Riesenbärenklau  - wirksam zu bekämpfen mit Spaten und Machete

Die NaturFreunde im Einsatz in Wattenbek an einem Feldrand - ohne Gift, aber mit Spaten, Gummistiefeln und Handschuhen.

Kiel, Mai 2026 - Bereits sei dem Jahr 2016 führt der Landesverband NaturFreunde Aktionstage zur Vermittlung der mechanischen Bekämpfung des Riesenbärenklau durch (Ausgraben und im Frühjahr und Herbst, Doldenkrmämpfung in Juni mit anschließender Nachkontrolle). Anlass ist eine auch in Schleswig-Holstein von der Elbe bis hin zur dänischen Grenze ungebremste Ausbreitung dieser aus dem Kaukasus stammenden invasiven Art. Zudem werden für eine dauerhafte und umweltfreundliche Beseitigung vielfach ungeeignete, umweltschädliche oder unnötig teure Methoden angewendet. Die NaturFreunde S-H wollen demonstrieren wie eine rein mechanische Bekämpfung des Riesenbärenklau mit Spaten und Machete effektiv und kostengünstig möglich ist. Das setzt Erfahrung voraus, die wir gern vermitteln wollen. So organisieren wir Bekämpfungsaktionen im Gelände für Gemeinden, Gartenbesitzer und Interessierte. Darüber hinaus informieren wir mit Vorträgen. Unterstützt werden wir zumeist vom Riesenbärenklau-Experten Niels Jensen aus Schwentinental. Interessierte melden sich gern unter naturfreunde@naturfreunde-sh.de.
Warum muss der Riesenbärenklau bekämpft werden? Der hohe Wuchs mit dichten Beständen verändert in auffälliger Weise das Landschaftsbild. Er ist zweifelsohne eine Schönheit und wäre zudem als Bienenweide eine Bereicherung. Gerade weil auf den Blütendolden so viele Insekten sitzen und Nahrung finden, halten Beobachter die Bekämpfunggelegentlich für falsch. Doch leider verdrängt dieser Neophyt unsere heimischen Arten. Sorgen bereitet zudem die phototoxische Wirkung der Pflanze, also die Gefahr einer schweren Verbrennung bei Hautkontakt mit Lichteinwirkung.
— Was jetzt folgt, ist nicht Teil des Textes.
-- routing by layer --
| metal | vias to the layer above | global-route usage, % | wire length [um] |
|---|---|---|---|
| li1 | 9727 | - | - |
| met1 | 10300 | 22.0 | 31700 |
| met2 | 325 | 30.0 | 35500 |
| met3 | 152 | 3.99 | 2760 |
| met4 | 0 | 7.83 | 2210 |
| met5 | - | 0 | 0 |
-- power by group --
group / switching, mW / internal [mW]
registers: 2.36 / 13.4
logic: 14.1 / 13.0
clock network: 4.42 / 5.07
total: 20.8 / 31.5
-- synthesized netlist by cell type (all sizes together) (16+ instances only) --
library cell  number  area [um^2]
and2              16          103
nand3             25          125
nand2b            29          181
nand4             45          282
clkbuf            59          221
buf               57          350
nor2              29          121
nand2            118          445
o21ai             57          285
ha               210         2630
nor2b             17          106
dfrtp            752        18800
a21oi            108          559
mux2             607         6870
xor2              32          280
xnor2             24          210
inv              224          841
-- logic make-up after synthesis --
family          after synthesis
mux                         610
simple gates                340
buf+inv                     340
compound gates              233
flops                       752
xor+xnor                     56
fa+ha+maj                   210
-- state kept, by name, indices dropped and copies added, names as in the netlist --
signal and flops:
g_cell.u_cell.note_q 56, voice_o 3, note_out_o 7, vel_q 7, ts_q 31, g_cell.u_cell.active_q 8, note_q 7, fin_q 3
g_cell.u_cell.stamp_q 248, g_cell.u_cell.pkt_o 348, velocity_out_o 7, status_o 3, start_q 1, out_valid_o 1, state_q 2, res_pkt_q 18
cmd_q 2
$ cat src/rtl/core/delta_list_timer_queue_top_assert.svh
// Assertion macros for the delta list timer queue.
// Used by the top level; expects clk and rst in scope.
`ifndef DELTA_LIST_TIMER_QUEUE_TOP_ASSERT_SVH
`define DELTA_LIST_TIMER_QUEUE_TOP_ASSERT_SVH

// Condition implies consequence in the same cycle.
`define DLTQ_ASSERT_SAME(label, cond, conseq) \
  label: assert property (@(posedge clk) disable iff (rst) (cond) |-> (conseq)) \
    else $error("timer queue check failed");

// Condition implies consequence in the next cycle.
`define DLTQ_ASSERT_NEXT(label, cond, conseq) \
  label: assert property (@(posedge clk) disable iff (rst) (cond) |=> (conseq)) \
    else $error("timer queue check failed");

`endif

$ cat src/rtl/core/dltq_pkg.sv
// Shared types, codes and helpers for the delta list timer queue.
// No dependencies.
package dltq_pkg;

  localparam int CAPACITY_DEF = 16;
  localparam int TAG_BITS_DEF = 16;
  localparam int MAX_OUT      = 16;

  localparam logic [1:0] CMD_SCHEDULE = 2'd0;
  localparam logic [1:0] CMD_TICK     = 2'd1;
  localparam logic [1:0] CMD_FIND     = 2'd2;
  localparam logic [1:0] CMD_CANCEL   = 2'd3;

  localparam logic [2:0] ST_ACCEPTED  = 3'd0;
  localparam logic [2:0] ST_FULL      = 3'd1;
  localparam logic [2:0] ST_FOUND     = 3'd2;
  localparam logic [2:0] ST_NOT_FOUND = 3'd3;
  localparam logic [2:0] ST_EXPIRED   = 3'd4;
  localparam logic [2:0] ST_NONE_DUE  = 3'd5;

  typedef enum logic [2:0] {
    CELL_HOLD,
    CELL_TAKE_LEFT,
    CELL_TAKE_RIGHT,
    CELL_LOAD_BOTH,
    CELL_LOAD_DELTA
  } cell_op_t;

  typedef struct packed {
    cell_op_t op;
    logic     fold;
  } cell_ctrl_t;

  // Clamp a 33-bit signed value to the 32-bit signed range.
  function automatic logic signed [31:0] sat33(input logic signed [32:0] v);
    logic signed [31:0] r;
    if (v > 33'sh0_7FFF_FFFF) begin
      r = 32'sh7FFF_FFFF;
    end else if (v < -33'sh0_8000_0000) begin
      r = -32'sh8000_0000;
    end else begin
      r = v[31:0];
    end
    return r;
  endfunction

endpackage
$ cat src/hw/rtl/cesd_pkg.sv
// ----------------------------------------------------------------------------
// cesd_pkg: shared types and helpers for the C escape sequence decoder
// Holds the queue entry, status structs, character codes and small decode
// functions used by the front end, the queue, the back end and the top level.
// ----------------------------------------------------------------------------
package cesd_pkg;

  localparam int unsigned QUEUE_DEPTH = 4;

  localparam logic [7:0] CHR_BACKSLASH = 8'h5C;
  localparam logic [7:0] CHR_X         = 8'h78;
  localparam logic [7:0] CHR_ONE       = 8'h31;
  localparam logic [7:0] CHR_SEVEN     = 8'h37;
  localparam logic [7:0] CHR_ZERO      = 8'h30;

  // One decoded result of one input byte: one or two output bytes.
  typedef struct packed {
    logic [7:0] byte0;
    logic [7:0] byte1;
    logic       two;    // byte1 is valid
    logic       last;   // final byte of this entry ends the string
  } entry_t;

  typedef struct packed {
    logic full;
    logic empty;
  } queue_status_t;

  typedef struct packed {
    logic idle;         // decoder sits in normal text mode
  } front_status_t;

  // Simple escapes: returns {hit, value}.
  function automatic logic [8:0] esc_map(input logic [7:0] c);
    logic [8:0] r;
    unique case (c)
      8'h6E:   r = {1'b1, 8'h0A}; // n
      8'h74:   r = {1'b1, 8'h09}; // t
      8'h72:   r = {1'b1, 8'h0D}; // r
      8'h30:   r = {1'b1, 8'h00}; // 0
      8'h61:   r = {1'b1, 8'h07}; // a
      8'h62:   r = {1'b1, 8'h08}; // b
      8'h66:   r = {1'b1, 8'h0C}; // f
      8'h76:   r = {1'b1, 8'h0B}; // v
      8'h5C:   r = {1'b1, 8'h5C}; // backslash
      8'h27:   r = {1'b1, 8'h27}; // single quote
      8'h22:   r = {1'b1, 8'h22}; // double quote
      default: r = 9'h000;
    endcase
    return r;
  endfunction

  // Hex digit: returns {valid, value}.
  function automatic logic [4:0] hex_digit(input logic [7:0] c);
    logic [4:0] r;
    r = 5'h00;
    if (c >= 8'h30 && c <= 8'h39) begin
      r = {1'b1, c[3:0]};
    end else if ((c >= 8'h61 && c <= 8'h66) || (c >= 8'h41 && c <= 8'h46)) begin
      r = {1'b1, c[3:0] + 4'd9};
    end
    return r;
  endfunction

  function automatic logic is_octal(input logic [7:0] c);
    return (c >= CHR_ZERO) && (c <= CHR_SEVEN);
  endfunction

endpackage

$ cat src/hw/rtl/cesd_front.sv
// ----------------------------------------------------------------------------
// cesd_front: byte classifier and escape state machine
// Takes one raw byte per beat, tracks the escape mode and pushes the one or
// two decoded bytes it produces into the queue as one entry.
// ----------------------------------------------------------------------------
module cesd_front (
  input  logic                    clk_i,
  input  logic                    rst_ni,
  input  logic                    accept_i,
  input  logic [7:0]              byte_i,
  input  logic                    last_i,
  output logic                    push_o,
  output cesd_pkg::entry_t        entry_o,
  output cesd_pkg::front_status_t status_o
);

  typedef enum logic [5:0] {
    MODE_NORMAL = 6'b000001,
    MODE_ESC    = 6'b000010,
    MODE_HEX0   = 6'b000100,
    MODE_HEX1   = 6'b001000,
    MODE_OCT1   = 6'b010000,
    MODE_OCT2   = 6'b100000
  } mode_e;

  mode_e      mode_q, mode_d;
  logic [5:0] acc_q, acc_d;

  always_comb begin
    logic [7:0] ob [2];
    logic [1:0] n;
    logic       used;
    logic [8:0] em;
    logic [4:0] hv;

    ob[0]  = 8'h00;
    ob[1]  = 8'h00;
    n      = 2'd0;
    used   = 1'b1;
    mode_d = MODE_NORMAL;
    acc_d  = 6'd0;
    em     = cesd_pkg::esc_map(byte_i);
    hv     = cesd_pkg::hex_digit(byte_i);

    unique case (mode_q)
      MODE_ESC: begin
        if (em[8]) begin
          ob[n[0]] = em[7:0];
          n = n + 2'd1;
        end else if (byte_i == cesd_pkg::CHR_X) begin
          mode_d = MODE_HEX0;
        end else if (byte_i >= cesd_pkg::CHR_ONE && byte_i <= cesd_pkg::CHR_SEVEN) begin
          acc_d  = {3'b000, byte_i[2:0]};
          mode_d = MODE_OCT1;
        end else begin
          // unknown escape: keep the backslash and the byte
          ob[0] = cesd_pkg::CHR_BACKSLASH;
          ob[1] = byte_i;
          n = 2'd2;
        end
      end
      MODE_HEX0: begin
        if (hv[4]) begin
          acc_d  = {2'b00, hv[3:0]};
          mode_d = MODE_HEX1;
        end else begin
          ob[n[0]] = 8'h00;
          n = n + 2'd1;
          used = 1'b0;
        end
      end
      MODE_HEX1: begin
        if (hv[4]) begin
          ob[n[0]] = {acc_q[3:0], hv[3:0]};
        end else begin
          ob[n[0]] = {2'b00, acc_q};
          used = 1'b0;
        end
        n = n + 2'd1;
      end
      MODE_OCT1: begin
        if (cesd_pkg::is_octal(byte_i)) begin
          acc_d  = {acc_q[2:0], byte_i[2:0]};
          mode_d = MODE_OCT2;
        end else begin
          ob[n[0]] = {2'b00, acc_q};
          n = n + 2'd1;
          used = 1'b0;
        end
      end
      MODE_OCT2: begin
        if (cesd_pkg::is_octal(byte_i)) begin
          ob[n[0]] = {acc_q[4:0], byte_i[2:0]};
        end else begin
          ob[n[0]] = {2'b00, acc_q};
          used = 1'b0;
        end
        n = n + 2'd1;
      end
      default: begin
        used = 1'b0;
      end
    endcase

    // byte not consumed by an escape: treat as ordinary text
    if (!used) begin
      if (byte_i == cesd_pkg::CHR_BACKSLASH) begin
        mode_d = MODE_ESC;
      end else begin
        ob[n[0]] = byte_i;
        n = n + 2'd1;
      end
    end

    // end of string: flush whatever escape is still open
    if (last_i) begin
      unique case (mode_d)
        MODE_ESC: begin
          ob[n[0]] = cesd_pkg::CHR_BACKSLASH;
          n = n + 2'd1;
        end
        MODE_HEX0: begin
          ob[n[0]] = 8'h00;
          n = n + 2'd1;
        end
        MODE_HEX1, MODE_OCT1, MODE_OCT2: begin
          ob[n[0]] = {2'b00, acc_d};
          n = n + 2'd1;
        end
        default: begin
        end
      endcase
      mode_d = MODE_NORMAL;
      acc_d  = 6'd0;
    end

    entry_o.byte0 = ob[0];
    entry_o.byte1 = ob[1];
    entry_o.two   = n[1];
    entry_o.last  = last_i;
    push_o        = accept_i && (n != 2'd0);
  end

  always_ff @(posedge clk_i or negedge rst_ni) begin
    if (!rst_ni) begin
      mode_q <= MODE_NORMAL;
      acc_q  <= 6'd0;
    end else if (accept_i) begin
      mode_q <= mode_d;
      acc_q  <= acc_d;
    end
  end

  assign status_o.idle = (mode_q == MODE_NORMAL);

endmodule

$ cat src/hw/rtl/cesd_queue.sv
// ----------------------------------------------------------------------------
// cesd_queue: short entry queue between front and back end
// Circular buffer of decoded entries; full and empty come from a registered
// fill count.
// ----------------------------------------------------------------------------
module cesd_queue #(
  parameter int unsigned Depth = cesd_pkg::QUEUE_DEPTH
) (
  input  logic                    clk_i,
  input  logic                    rst_ni,
  input  logic                    push_i,
  input  cesd_pkg::entry_t        entry_i,
  input  logic                    pop_i,
  output cesd_pkg::entry_t        head_o,
  output cesd_pkg::queue_status_t status_o
);

  localparam int unsigned PtrW = (Depth > 1) ? $clog2(Depth) : 1;
  localparam int unsigned CntW = $clog2(Depth + 1);

  cesd_pkg::entry_t mem_q [Depth];
  logic [PtrW-1:0]  wr_ptr_q, wr_ptr_d;
  logic [PtrW-1:0]  rd_ptr_q, rd_ptr_d;
  logic [CntW-1:0]  cnt_q, cnt_d;

  always_comb begin
    wr_ptr_d = wr_ptr_q;
    rd_ptr_d = rd_ptr_q;
    cnt_d    = cnt_q;
    if (push_i) begin
      wr_ptr_d = (wr_ptr_q == PtrW'(Depth - 1)) ? '0 : wr_ptr_q + 1'b1;
    end
    if (pop_i) begin
      rd_ptr_d = (rd_ptr_q == PtrW'(Depth - 1)) ? '0 : rd_ptr_q + 1'b1;
    end
    if (push_i && !pop_i) begin
      cnt_d = cnt_q + 1'b1;
    end else if (pop_i && !push_i) begin
      cnt_d = cnt_q - 1'b1;
    end
  end

  always_ff @(posedge clk_i or negedge rst_ni) begin
    if (!rst_ni) begin
      wr_ptr_q <= '0;
      rd_ptr_q <= '0;
      cnt_q    <= '0;
    end else begin
      wr_ptr_q <= wr_ptr_d;
      rd_ptr_q <= rd_ptr_d;
      cnt_q    <= cnt_d;
    end
  end

  always_ff @(posedge clk_i) begin
    if (push_i) begin
      mem_q[wr_ptr_q] <= entry_i;
    end
  end

  assign head_o         = mem_q[rd_ptr_q];
  assign status_o.full  = (cnt_q == CntW'(Depth));
  assign status_o.empty = (cnt_q == '0);

endmodule

$ cat src/hw/rtl/cesd_back.sv
// ----------------------------------------------------------------------------
// cesd_back: output serializer
// Pops queue entries and drives them out one byte per beat through an output
// register, holding the second byte of a two-byte entry in a spare stage.
// ----------------------------------------------------------------------------
module cesd_back (
  input  logic                    clk_i,
  input  logic                    rst_ni,
  input  cesd_pkg::entry_t        head_i,
  input  cesd_pkg::queue_status_t qstat_i,
  output logic                    pop_o,
  output logic                    valid_o,
  input  logic                    ready_i,
  output logic [7:0]              byte_o,
  output logic                    last_o
);

  logic       valid_q, valid_d;
  logic [7:0] byte_q, byte_d;
  logic       last_q, last_d;
  logic       pend_q, pend_d;
  logic [7:0] pend_byte_q, pend_byte_d;
  logic       pend_last_q, pend_last_d;
  logic       load;

  assign load = !valid_q || ready_i;

  always_comb begin
    valid_d     = valid_q;
    byte_d      = byte_q;
    last_d      = last_q;
    pend_d      = pend_q;
    pend_byte_d = pend_byte_q;
    pend_last_d = pend_last_q;
    pop_o       = 1'b0;
    if (load) begin
      priority if (pend_q) begin
        valid_d = 1'b1;
        byte_d  = pend_byte_q;
        last_d  = pend_last_q;
        pend_d  = 1'b0;
      end else if (!qstat_i.empty) begin
        pop_o       = 1'b1;
        valid_d     = 1'b1;
        byte_d      = head_i.byte0;
        last_d      = head_i.last && !head_i.two;
        pend_d      = head_i.two;
        pend_byte_d = head_i.byte1;
        pend_last_d = head_i.last;
      end else begin
        valid_d = 1'b0;
      end
    end
  end

  always_ff @(posedge clk_i or negedge rst_ni) begin
    if (!rst_ni) begin
      valid_q <= 1'b0;
      pend_q  <= 1'b0;
    end else begin
      valid_q <= valid_d;
      pend_q  <= pend_d;
    end
  end

  always_ff @(posedge clk_i) begin
    byte_q      <= byte_d;
    last_q      <= last_d;
    pend_byte_q <= pend_byte_d;
    pend_last_q <= pend_last_d;
  end

  assign valid_o = valid_q;
  assign byte_o  = byte_q;
  assign last_o  = last_q;

endmodule

$ cat src/hw/rtl/c_escape_sequence_decoder_core.sv
// ----------------------------------------------------------------------------
// c_escape_sequence_decoder_core: streaming C string unescaper
// Path: a decoded byte passes the queue entry and then the output register before it shows on m_axis.
// Throughput: one input beat per cycle while the queue has room; a two-byte result goes out as two
// output bytes, so the QueueDepth-entry queue between front and back end fills.
// Reset: asynchronous, active low; returns to normal text mode, empty queue.
// ----------------------------------------------------------------------------
module c_escape_sequence_decoder_core #(
  parameter int unsigned QueueDepth = cesd_pkg::QUEUE_DEPTH
) (
  input  logic       clk_i,
  input  logic       rst_ni,
  // raw input stream
  input  logic       s_axis_tvalid,
  output logic       s_axis_tready,
  input  logic [7:0] s_axis_tdata,   // [7:0] in_byte
  input  logic       s_axis_tlast,   // in_last
  // decoded output stream
  output logic       m_axis_tvalid,
  input  logic       m_axis_tready,
  output logic [7:0] m_axis_tdata,   // [7:0] out_byte
  output logic       m_axis_tlast    // out_last
);

  logic                    in_accept;
  logic                    push;
  logic                    pop;
  cesd_pkg::entry_t        push_entry;
  cesd_pkg::entry_t        head_entry;
  cesd_pkg::queue_status_t qstat;
  cesd_pkg::front_status_t fstat;

  // Take a beat whenever the queue has room; the front end never stalls
  // otherwise, and bytes that decode to nothing (escape starts) still count.
  assign s_axis_tready = !qstat.full;
  assign in_accept     = s_axis_tvalid && s_axis_tready;

  // Front end: classify the byte, advance the escape mode, build the entry.
  cesd_front u_front (
    .clk_i    (clk_i),
    .rst_ni   (rst_ni),
    .accept_i (in_accept),
    .byte_i   (s_axis_tdata),
    .last_i   (s_axis_tlast),
    .push_o   (push),
    .entry_o  (push_entry),
    .status_o (fstat)
  );

  // Decouple decoding from the output side so each can stall on its own.
  cesd_queue #(
    .Depth (QueueDepth)
  ) u_queue (
    .clk_i    (clk_i),
    .rst_ni   (rst_ni),
    .push_i   (push),
    .entry_i  (push_entry),
    .pop_i    (pop),
    .head_o   (head_entry),
    .status_o (qstat)
  );

  // Back end: serialize each entry onto the output stream, one beat per byte.
  cesd_back u_back (
    .clk_i   (clk_i),
    .rst_ni  (rst_ni),
    .head_i  (head_entry),
    .qstat_i (qstat),
    .pop_o   (pop),
    .valid_o (m_axis_tvalid),
    .ready_i (m_axis_tready),
    .byte_o  (m_axis_tdata),
    .last_o  (m_axis_tlast)
  );

  // End of string always produces at least one output byte.
  a_last_pushes: assert property (@(posedge clk_i) disable iff (!rst_ni)
    (in_accept && s_axis_tlast) |-> push)
    else $error("string end produced no entry");

  // The escape state is cleared after the final beat of a string.
  a_last_idles: assert property (@(posedge clk_i) disable iff (!rst_ni)
    (in_accept && s_axis_tlast) |=> fstat.idle)
    else $error("decoder not idle after string end");

  // A queued entry reaches an idle output register in the next cycle.
  a_drain: assert property (@(posedge clk_i) disable iff (!rst_ni)
    (!qstat.empty && !m_axis_tvalid) |=> m_axis_tvalid)
    else $error("output stalled with entries queued");

endmodule
$ cat config.mk
export PLATFORM = sky130hd
export DESIGN_NAME = c_escape_sequence_decoder_core
export DESIGN_NICKNAME = d
export VERILOG_FILES = /design/src/hw/rtl/cesd_pkg.sv /design/src/hw/rtl/cesd_front.sv /design/src/hw/rtl/cesd_queue.sv /design/src/hw/rtl/cesd_back.sv /design/src/hw/rtl/c_escape_sequence_decoder_core.sv
export SDC_FILE = /design/constraint.sdc
export NUM_CORES = 1
export LEC_CHECK = 0
export BUFFER_PORTS_ARGS = -buffer_cell sky130_fd_sc_hd__buf_2
export CORE_UTILIZATION = 66
export CTS_CLUSTER_SIZE = 8
export DETAILED_ROUTE_END_ITERATION = 10
export PLACE_DENSITY = 0.91
export SLEW_MARGIN = 20
export SYNTH_ARGS = -nofsm -noshare
export SYNTH_HDL_FRONTEND = slang
export SYNTH_SLANG_ARGS = --single-unit
$ cat constraint.sdc
create_clock -name clk_i -period 8.1 [get_ports clk_i]
set_input_delay 0.405 -clock clk_i [delete_from_list [all_inputs] [get_ports clk_i]]
set_output_delay 0.405 -clock clk_i [all_outputs]
set_load 0.02 [all_outputs]
==> impl_summary.md, run 1 <==
Run status
The flow ran to the end, and the final reports show no timing, DRC or antenna violations.

Detailed routing
The routed length on met2 is a little over 6000 um. The pre-antenna-repair detailed-routing pass consisted of 5 iterations. The final layout contains routed wiring with a total length of 12200 um. After detailed routing, the number of vias per cell comes to just under 7. The via count is between 3000 and 4000. The sum of met3 wire segment lengths after detailed routing is about 870 um. The uppermost layer routed is met4. The first routing iteration left 365 violations.

The remaining routing DRC violations is 0. The average wire length per cell after detail routing is about 22 um. In the final routing, the length of wire on met1 measures between 4000 and 5000 um. In this run the remaining antenna-violating nets after routing total 0.

Global routing
The number of global-route vias before repair came to 3600. The maximum number of pins on one net before global-route repair is 23. The initial antenna violation count is 0.

The total routing usage reported by global routing is between 20% and 30%. The first-pass GRT wire length is 19000 um. Summed over all layers, the global routing overflow is 0.

Logic synthesis
In this run, synthesis inferred 90 flip-flops with an integrated enable. The synthesized netlist cell count is roughly 420. Synthesis produced a netlist with a net count of 442. The mapped netlist covers roughly 0.0056 mm^2. The register area share after synthesis is between 50% and 60%.

Counting flops and latches in the post-synthesis netlist gives roughly 110. The dominant register cell in the synthesized netlist is sky130_fd_sc_hd__edfxtp_1. The fraction of synthesis flops using an asynchronous set or reset pin is about a fifth.

In this run, distinct cell masters in the synthesized netlist total 76. The Yosys warning count is 0. Each instance of the synthesized netlist takes up on average about 13 um^2.

Placed design
The count of input and output buffers is 23. The HPWL after detailed placement is 8580 um. The number of instances in the placed design is ~530. At the end of routability-driven placement, the weighted congestion stood at a little under 1.

Cells and area
From synthesis to final layout, the design area changed by 7.12%. Counting the fill cells in the layout gives just over 500. The count of nets after finishing is 459. The count of placed standard cells in the final layout, fillers left out is about 540. The ratio of cells with drive above 1 in the final layout is ~22%. The sequential cells in the finished layout cover a total of ~0.0032 mm^2. The multi-input combinational cells in the finished layout cover a total of around 0.0022 mm^2. The number of diodes added for antenna fixing is 0.

Worst setup path
The critical path arrival is about 4000 ps. The maximum single-stage delay on the critical path is ~560 ps. The worst setup path is launched from an input port. Along the worst path, the maximum fanout reaches 9. By startpoint and endpoint, the worst setup path is classified as input port to register. The element type at the critical path end is a register. The critical path's slowest cell is sky130_fd_sc_hd__nor4b_1. Walking the worst path, the cells encountered are buf_2, inv_1, ha_1, nor4b_1, nor3_1, o31ai_2, a31oi_4, a211o_2, o31ai_4, ha_1, inv_1, fa_1, xor2_1, nor2_1, xor2_1. Data on the critical path is required at its endpoint by roughly 8400 ps.

Die
The area inside the core boundary is a little over 0.008 mm^2. The width of the die is roughly 94 um. The initial utilization of the core area, before any placement, comes to between 60 and 70%.

The area of the die is roughly 0.0088 mm^2. The die height is 93.9 um. Pin placement for this block handled 24 I/O pins. The initialized floorplan defines 33 standard-cell rows.

Clock tree
The number of gates resized after CTS was 0. The clock passes through at most 2 buffers. TritonCTS created 9 clock buffers. The clock sink count is 111. The CTS tree is done. The clock-pin transition on the worst setup and hold timing paths is around 110 ps. The clock root buffer is sky130_fd_sc_hd__clkbuf_8. At the later pin of the worst-skew pair, clock insertion delay measures 370 ps. The H-tree depth is 3.

Flow run
The number of max-capacitance violations reported is 0.

Timing
The measured slew at the worst slew-check pin is 977 ps. The worst hold margin is roughly 370 ps. The number of endpoints with negative hold slack in the final report is 0. The worst pin sits at a relative slew slack of approximately 35%.

The routed design could run at a clock period as short as roughly 3700 ps. Setup repair after global routing left no endpoint under its margin. The final sum of negative setup slack is 0 ps. The fmax is 269 MHz. The total count of max-transition violations in the final report is 0. Setup violations remaining at the end of the flow were counted as 0. The portion of the clock cycle consumed by the worst path in the final layout is a little under half.

The final setup skew is about 12 ps.

Power
The largest vdd supply drop is 135 uV. The leakage power total is around 0.0022 uW. In this run the power density over the cells is between 200 and 300 mW/mm^2.

Min path
The class of the tightest hold or removal check is input port to register.
[synthesized netlist by cell type (all sizes together) (4+ instances only)]
| cell type | n | area, um^2 |
|---|---|---|
| and3 | 5 | 32.5 |
| o31ai | 7 | 71.3 |
| and2 | 13 | 86.3 |
| a211o | 4 | 36.3 |
| a211oi | 4 | 30.0 |
| o21ai | 11 | 55.1 |
| or4 | 4 | 31.3 |
| nand2 | 37 | 139 |
| nor4 | 6 | 43.8 |
| a31oi | 7 | 65.1 |
| edfxtp | 90 | 2700 |
| clkbuf | 11 | 41.3 |
| mux2 | 14 | 165 |
| xor2 | 4 | 35.0 |
| a21oi | 8 | 43.8 |
| nand2b | 12 | 75.1 |
| a221oi | 4 | 35.0 |
| inv | 9 | 33.8 |
| a22o | 8 | 71.3 |
| mux4 | 18 | 405 |
| o211ai | 4 | 30.0 |
| nor2 | 25 | 93.8 |
| dfrtp | 20 | 500 |
| ha | 11 | 138 |
| nor3 | 12 | 60.1 |
| buf | 10 | 46.3 |
| nand3 | 9 | 50.1 |
| a21o | 6 | 45.0 |
[critical path, delay by kind of cell]
| kind | cells | cell delay (ps) |
|---|---|---|
| XOR/XNOR | 2 | 350 |
| adder cells (fa/ha/maj) | 3 | 970 |
| AO/OA/AOI/OAI | 4 | 1020 |
| AND/OR/NAND/NOR | 3 | 890 |
| buffers and inverters | 3 | 360 |
[power by group]
| group | switching [uW] | internal (uW) |
|---|---|---|
| logic | 260 | 226 |
| clock network | 192 | 149 |
| registers | 85.6 | 793 |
Ansprechpartner der NaturFreunde S-H: Herkulesstauden-Experte Niels Jensen (links) aus Schwentinental und NaturFreunde-Landesvorstand Hans-Jörg Lüth (rechts), hier bei unserer Herkulesstauden-Bekämpfungsaktion in Pohndorf im Kreis Plön.

Die großen Blütenstande werden hier am Stengel von Niels Jensen mit einer Machete abgeschlagen. Weniger Geübte sollten hier unbedingt eine Kopfbedeckung und Augenschutz tragen.